EXERCISE INSTRUCTIONS: I need the lines below from the one with "Metric | Value |" down to the one with "Setup violators final" reproduced exactly, both ends included, and nothing else.

Saved data entries:
--

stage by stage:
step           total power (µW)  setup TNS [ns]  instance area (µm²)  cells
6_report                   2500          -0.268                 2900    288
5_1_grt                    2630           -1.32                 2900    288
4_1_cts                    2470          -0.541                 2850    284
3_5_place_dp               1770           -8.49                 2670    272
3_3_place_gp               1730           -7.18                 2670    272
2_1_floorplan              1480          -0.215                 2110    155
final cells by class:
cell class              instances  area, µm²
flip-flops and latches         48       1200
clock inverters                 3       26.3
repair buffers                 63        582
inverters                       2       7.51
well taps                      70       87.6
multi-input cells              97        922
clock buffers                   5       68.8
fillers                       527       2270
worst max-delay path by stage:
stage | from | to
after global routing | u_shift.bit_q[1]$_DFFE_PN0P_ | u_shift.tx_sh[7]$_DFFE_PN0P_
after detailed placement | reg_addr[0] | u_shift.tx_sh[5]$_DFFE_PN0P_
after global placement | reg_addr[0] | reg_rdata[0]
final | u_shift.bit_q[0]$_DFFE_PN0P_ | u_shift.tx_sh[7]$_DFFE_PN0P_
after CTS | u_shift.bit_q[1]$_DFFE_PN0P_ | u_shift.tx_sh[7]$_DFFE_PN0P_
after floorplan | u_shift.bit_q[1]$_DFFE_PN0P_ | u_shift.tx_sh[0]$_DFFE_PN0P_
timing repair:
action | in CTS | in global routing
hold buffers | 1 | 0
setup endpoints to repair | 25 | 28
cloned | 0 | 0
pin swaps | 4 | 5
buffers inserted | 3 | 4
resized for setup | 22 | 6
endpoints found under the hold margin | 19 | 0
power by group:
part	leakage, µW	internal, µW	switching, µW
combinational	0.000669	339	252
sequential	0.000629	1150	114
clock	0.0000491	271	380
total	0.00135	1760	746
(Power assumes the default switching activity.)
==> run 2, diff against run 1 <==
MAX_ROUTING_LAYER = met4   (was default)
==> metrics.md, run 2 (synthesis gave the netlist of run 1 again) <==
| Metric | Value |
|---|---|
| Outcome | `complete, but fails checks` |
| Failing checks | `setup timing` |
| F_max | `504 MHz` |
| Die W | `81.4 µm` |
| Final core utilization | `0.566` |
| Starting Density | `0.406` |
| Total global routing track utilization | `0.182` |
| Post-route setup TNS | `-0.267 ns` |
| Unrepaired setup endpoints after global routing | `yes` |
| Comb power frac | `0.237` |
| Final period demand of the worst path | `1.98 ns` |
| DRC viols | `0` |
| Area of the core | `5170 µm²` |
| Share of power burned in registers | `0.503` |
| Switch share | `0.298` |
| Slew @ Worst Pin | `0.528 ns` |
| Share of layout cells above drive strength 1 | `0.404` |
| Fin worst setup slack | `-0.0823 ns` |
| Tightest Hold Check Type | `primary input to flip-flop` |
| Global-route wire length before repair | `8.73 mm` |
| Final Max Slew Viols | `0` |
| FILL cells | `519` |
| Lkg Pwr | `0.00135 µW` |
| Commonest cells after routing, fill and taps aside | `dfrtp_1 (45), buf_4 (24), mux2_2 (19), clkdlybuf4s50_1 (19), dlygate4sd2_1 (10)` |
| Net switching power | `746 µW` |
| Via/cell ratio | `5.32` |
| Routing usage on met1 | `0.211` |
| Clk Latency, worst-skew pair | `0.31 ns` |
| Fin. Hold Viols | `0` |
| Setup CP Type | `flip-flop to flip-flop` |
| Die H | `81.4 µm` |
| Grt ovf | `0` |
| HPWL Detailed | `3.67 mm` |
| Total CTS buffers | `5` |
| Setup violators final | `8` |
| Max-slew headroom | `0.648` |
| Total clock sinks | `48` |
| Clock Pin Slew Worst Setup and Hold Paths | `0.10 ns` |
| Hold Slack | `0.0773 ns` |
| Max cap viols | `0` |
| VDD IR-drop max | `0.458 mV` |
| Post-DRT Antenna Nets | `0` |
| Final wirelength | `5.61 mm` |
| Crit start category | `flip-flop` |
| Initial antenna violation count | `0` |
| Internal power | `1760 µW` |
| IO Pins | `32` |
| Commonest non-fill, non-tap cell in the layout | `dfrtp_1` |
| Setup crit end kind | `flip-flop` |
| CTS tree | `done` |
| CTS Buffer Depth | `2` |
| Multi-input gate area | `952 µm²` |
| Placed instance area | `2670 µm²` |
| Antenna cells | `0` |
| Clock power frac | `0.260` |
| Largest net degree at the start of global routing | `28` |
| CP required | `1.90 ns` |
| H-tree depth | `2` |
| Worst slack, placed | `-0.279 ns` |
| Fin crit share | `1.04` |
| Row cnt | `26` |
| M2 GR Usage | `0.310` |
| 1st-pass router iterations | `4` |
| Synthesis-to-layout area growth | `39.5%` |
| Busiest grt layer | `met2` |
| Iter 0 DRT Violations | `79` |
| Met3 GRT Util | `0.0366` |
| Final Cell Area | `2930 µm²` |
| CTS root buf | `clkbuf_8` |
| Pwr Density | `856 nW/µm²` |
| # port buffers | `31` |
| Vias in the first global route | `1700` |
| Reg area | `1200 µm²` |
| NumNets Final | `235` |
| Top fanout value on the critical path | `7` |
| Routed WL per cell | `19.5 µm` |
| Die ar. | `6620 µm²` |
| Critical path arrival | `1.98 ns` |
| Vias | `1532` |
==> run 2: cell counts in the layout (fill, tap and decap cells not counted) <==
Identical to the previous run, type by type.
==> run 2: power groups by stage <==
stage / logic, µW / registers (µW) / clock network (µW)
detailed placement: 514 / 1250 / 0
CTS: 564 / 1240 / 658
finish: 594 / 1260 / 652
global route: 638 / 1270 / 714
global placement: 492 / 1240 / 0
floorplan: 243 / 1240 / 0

--

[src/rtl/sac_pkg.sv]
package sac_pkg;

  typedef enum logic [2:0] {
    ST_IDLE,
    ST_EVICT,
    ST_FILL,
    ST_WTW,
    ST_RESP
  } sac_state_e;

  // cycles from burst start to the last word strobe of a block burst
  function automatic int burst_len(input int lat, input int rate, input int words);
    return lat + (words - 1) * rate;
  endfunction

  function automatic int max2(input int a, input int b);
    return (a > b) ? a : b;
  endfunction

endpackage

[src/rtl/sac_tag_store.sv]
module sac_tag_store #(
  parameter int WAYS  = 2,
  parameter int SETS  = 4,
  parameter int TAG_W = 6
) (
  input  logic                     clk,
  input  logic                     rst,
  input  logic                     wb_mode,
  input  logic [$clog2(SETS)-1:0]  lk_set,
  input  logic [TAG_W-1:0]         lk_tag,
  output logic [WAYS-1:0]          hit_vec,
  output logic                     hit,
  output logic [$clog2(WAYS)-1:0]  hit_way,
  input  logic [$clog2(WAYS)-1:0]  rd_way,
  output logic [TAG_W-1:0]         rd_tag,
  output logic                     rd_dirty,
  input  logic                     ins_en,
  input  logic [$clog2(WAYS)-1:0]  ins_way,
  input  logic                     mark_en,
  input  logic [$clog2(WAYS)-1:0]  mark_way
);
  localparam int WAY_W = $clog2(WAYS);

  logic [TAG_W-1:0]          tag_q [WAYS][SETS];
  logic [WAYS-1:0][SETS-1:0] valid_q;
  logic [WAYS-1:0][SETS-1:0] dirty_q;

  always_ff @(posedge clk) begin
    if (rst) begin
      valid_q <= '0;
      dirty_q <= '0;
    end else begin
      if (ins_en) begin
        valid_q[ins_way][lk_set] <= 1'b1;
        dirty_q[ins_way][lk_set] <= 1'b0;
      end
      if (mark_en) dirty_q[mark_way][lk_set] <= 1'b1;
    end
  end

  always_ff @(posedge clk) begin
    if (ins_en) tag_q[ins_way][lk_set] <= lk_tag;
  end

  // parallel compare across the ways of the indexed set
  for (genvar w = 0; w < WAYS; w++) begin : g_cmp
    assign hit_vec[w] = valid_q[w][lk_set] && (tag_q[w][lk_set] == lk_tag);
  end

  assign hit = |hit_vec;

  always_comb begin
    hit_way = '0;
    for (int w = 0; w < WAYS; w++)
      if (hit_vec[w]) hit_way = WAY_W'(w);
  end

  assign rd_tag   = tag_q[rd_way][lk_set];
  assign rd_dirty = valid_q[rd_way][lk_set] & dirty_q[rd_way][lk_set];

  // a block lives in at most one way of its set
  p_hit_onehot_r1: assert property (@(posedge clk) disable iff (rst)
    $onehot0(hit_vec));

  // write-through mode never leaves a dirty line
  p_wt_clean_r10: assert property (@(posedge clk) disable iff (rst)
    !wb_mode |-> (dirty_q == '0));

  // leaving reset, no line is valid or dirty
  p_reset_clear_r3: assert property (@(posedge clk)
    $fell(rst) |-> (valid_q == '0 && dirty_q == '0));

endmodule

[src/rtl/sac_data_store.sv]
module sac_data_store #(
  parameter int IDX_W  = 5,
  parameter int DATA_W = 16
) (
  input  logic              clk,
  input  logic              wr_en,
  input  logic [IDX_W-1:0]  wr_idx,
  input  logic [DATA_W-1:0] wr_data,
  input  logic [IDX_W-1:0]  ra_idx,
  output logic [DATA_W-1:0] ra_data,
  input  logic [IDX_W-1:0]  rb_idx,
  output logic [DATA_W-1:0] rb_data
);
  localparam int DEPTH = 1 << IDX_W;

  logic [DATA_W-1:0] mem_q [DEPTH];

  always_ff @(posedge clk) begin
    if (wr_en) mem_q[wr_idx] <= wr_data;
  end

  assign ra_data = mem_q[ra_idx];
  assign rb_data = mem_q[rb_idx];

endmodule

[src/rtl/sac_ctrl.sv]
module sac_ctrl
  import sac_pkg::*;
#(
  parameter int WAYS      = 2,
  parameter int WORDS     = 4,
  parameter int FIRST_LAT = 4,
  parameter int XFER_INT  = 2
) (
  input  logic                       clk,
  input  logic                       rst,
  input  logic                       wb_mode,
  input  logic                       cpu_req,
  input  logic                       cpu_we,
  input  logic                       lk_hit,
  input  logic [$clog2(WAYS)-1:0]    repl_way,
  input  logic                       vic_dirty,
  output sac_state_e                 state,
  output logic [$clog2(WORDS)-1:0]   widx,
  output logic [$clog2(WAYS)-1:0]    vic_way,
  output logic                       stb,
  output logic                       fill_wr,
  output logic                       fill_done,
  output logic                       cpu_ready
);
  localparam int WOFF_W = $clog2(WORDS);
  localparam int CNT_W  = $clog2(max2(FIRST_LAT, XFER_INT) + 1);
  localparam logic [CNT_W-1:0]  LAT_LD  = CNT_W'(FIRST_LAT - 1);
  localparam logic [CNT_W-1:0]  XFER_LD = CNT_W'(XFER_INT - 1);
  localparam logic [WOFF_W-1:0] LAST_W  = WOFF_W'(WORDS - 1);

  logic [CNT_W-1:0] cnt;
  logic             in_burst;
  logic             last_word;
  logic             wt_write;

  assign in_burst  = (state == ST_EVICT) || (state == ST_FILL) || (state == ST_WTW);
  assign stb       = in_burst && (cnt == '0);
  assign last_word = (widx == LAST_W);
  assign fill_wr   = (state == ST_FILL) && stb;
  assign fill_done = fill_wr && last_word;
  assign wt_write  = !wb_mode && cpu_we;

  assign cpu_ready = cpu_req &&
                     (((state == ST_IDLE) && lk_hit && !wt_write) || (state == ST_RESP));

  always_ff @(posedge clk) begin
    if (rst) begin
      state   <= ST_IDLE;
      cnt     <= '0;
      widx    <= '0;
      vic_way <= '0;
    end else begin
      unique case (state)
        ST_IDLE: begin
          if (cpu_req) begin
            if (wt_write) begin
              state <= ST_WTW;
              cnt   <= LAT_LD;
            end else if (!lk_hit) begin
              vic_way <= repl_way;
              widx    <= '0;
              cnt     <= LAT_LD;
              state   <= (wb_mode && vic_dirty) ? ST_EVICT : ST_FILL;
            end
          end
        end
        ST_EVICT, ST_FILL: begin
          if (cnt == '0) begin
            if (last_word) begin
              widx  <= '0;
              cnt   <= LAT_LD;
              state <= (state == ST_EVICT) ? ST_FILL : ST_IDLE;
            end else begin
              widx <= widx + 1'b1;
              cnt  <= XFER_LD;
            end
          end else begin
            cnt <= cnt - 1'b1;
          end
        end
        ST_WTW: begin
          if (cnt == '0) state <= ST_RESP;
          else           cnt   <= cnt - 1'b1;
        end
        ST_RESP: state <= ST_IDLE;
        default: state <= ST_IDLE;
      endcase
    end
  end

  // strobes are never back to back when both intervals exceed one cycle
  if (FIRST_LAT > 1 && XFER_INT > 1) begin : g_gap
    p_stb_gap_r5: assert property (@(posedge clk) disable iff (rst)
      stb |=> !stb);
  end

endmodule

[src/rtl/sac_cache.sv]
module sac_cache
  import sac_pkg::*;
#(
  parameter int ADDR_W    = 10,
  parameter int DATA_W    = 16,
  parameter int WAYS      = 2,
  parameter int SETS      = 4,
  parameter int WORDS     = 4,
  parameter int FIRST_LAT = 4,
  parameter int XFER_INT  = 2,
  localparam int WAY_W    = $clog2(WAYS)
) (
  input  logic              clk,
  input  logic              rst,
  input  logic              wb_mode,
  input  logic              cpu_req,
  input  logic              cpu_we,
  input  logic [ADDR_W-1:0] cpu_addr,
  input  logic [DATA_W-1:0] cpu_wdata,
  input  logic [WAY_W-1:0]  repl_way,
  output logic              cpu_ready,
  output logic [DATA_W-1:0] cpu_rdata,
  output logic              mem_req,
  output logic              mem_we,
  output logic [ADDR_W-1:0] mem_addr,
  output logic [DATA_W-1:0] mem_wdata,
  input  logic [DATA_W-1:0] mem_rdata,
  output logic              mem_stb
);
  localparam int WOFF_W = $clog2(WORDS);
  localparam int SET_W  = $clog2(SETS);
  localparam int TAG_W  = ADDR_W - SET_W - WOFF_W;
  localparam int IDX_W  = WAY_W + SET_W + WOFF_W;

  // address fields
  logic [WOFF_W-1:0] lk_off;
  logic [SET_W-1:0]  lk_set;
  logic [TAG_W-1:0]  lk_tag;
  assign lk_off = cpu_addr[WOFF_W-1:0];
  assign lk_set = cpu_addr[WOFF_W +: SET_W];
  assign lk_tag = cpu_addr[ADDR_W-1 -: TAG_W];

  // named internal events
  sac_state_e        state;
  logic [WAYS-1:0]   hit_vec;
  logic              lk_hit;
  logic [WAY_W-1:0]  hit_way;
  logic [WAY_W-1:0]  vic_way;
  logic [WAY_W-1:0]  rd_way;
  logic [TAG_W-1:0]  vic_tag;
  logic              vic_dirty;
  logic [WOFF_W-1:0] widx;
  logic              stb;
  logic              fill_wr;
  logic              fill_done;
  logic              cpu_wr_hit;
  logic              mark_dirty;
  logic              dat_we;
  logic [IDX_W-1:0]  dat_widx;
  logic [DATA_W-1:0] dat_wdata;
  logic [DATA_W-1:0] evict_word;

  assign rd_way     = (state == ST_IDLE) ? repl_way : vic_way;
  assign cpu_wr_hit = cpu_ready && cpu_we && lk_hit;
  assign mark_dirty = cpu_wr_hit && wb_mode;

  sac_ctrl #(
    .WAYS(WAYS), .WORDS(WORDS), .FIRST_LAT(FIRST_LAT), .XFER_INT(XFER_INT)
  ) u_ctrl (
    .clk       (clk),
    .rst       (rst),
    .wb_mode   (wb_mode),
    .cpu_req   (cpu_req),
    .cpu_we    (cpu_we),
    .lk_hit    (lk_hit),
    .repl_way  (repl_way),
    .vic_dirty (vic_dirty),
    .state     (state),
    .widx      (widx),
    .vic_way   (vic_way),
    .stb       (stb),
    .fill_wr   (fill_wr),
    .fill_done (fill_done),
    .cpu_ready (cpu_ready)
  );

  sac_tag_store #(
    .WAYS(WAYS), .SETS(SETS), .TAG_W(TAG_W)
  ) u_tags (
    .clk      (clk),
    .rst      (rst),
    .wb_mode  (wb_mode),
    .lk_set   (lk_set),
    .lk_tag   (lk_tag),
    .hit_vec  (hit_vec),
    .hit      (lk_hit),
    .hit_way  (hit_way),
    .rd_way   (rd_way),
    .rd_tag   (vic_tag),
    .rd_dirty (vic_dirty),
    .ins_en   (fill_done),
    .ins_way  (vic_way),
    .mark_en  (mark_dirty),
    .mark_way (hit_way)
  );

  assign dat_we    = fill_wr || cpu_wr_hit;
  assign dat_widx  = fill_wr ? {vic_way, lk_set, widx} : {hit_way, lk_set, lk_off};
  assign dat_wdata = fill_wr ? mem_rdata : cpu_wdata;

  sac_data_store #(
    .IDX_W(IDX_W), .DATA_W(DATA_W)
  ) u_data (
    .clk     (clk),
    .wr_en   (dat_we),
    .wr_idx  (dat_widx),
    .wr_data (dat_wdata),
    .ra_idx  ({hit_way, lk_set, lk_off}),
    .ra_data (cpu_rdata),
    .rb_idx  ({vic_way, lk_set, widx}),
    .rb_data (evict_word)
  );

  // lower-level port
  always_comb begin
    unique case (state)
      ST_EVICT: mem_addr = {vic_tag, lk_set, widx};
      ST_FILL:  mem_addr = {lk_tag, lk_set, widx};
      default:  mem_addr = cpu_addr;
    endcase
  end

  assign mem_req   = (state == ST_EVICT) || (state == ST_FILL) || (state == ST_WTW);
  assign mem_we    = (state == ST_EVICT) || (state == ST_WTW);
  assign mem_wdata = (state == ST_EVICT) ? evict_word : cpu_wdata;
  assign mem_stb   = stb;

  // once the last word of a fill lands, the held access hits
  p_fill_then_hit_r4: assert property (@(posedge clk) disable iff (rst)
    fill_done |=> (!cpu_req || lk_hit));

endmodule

--

ANSWER BELOW:
| Metric | Value |
|---|---|
| Outcome | `complete, but fails checks` |
| Failing checks | `setup timing` |
| F_max | `504 MHz` |
| Die W | `81.4 µm` |
| Final core utilization | `0.566` |
| Starting Density | `0.406` |
| Total global routing track utilization | `0.182` |
| Post-route setup TNS | `-0.267 ns` |
| Unrepaired setup endpoints after global routing | `yes` |
| Comb power frac | `0.237` |
| Final period demand of the worst path | `1.98 ns` |
| DRC viols | `0` |
| Area of the core | `5170 µm²` |
| Share of power burned in registers | `0.503` |
| Switch share | `0.298` |
| Slew @ Worst Pin | `0.528 ns` |
| Share of layout cells above drive strength 1 | `0.404` |
| Fin worst setup slack | `-0.0823 ns` |
| Tightest Hold Check Type | `primary input to flip-flop` |
| Global-route wire length before repair | `8.73 mm` |
| Final Max Slew Viols | `0` |
| FILL cells | `519` |
| Lkg Pwr | `0.00135 µW` |
| Commonest cells after routing, fill and taps aside | `dfrtp_1 (45), buf_4 (24), mux2_2 (19), clkdlybuf4s50_1 (19), dlygate4sd2_1 (10)` |
| Net switching power | `746 µW` |
| Via/cell ratio | `5.32` |
| Routing usage on met1 | `0.211` |
| Clk Latency, worst-skew pair | `0.31 ns` |
| Fin. Hold Viols | `0` |
| Setup CP Type | `flip-flop to flip-flop` |
| Die H | `81.4 µm` |
| Grt ovf | `0` |
| HPWL Detailed | `3.67 mm` |
| Total CTS buffers | `5` |
| Setup violators final | `8` |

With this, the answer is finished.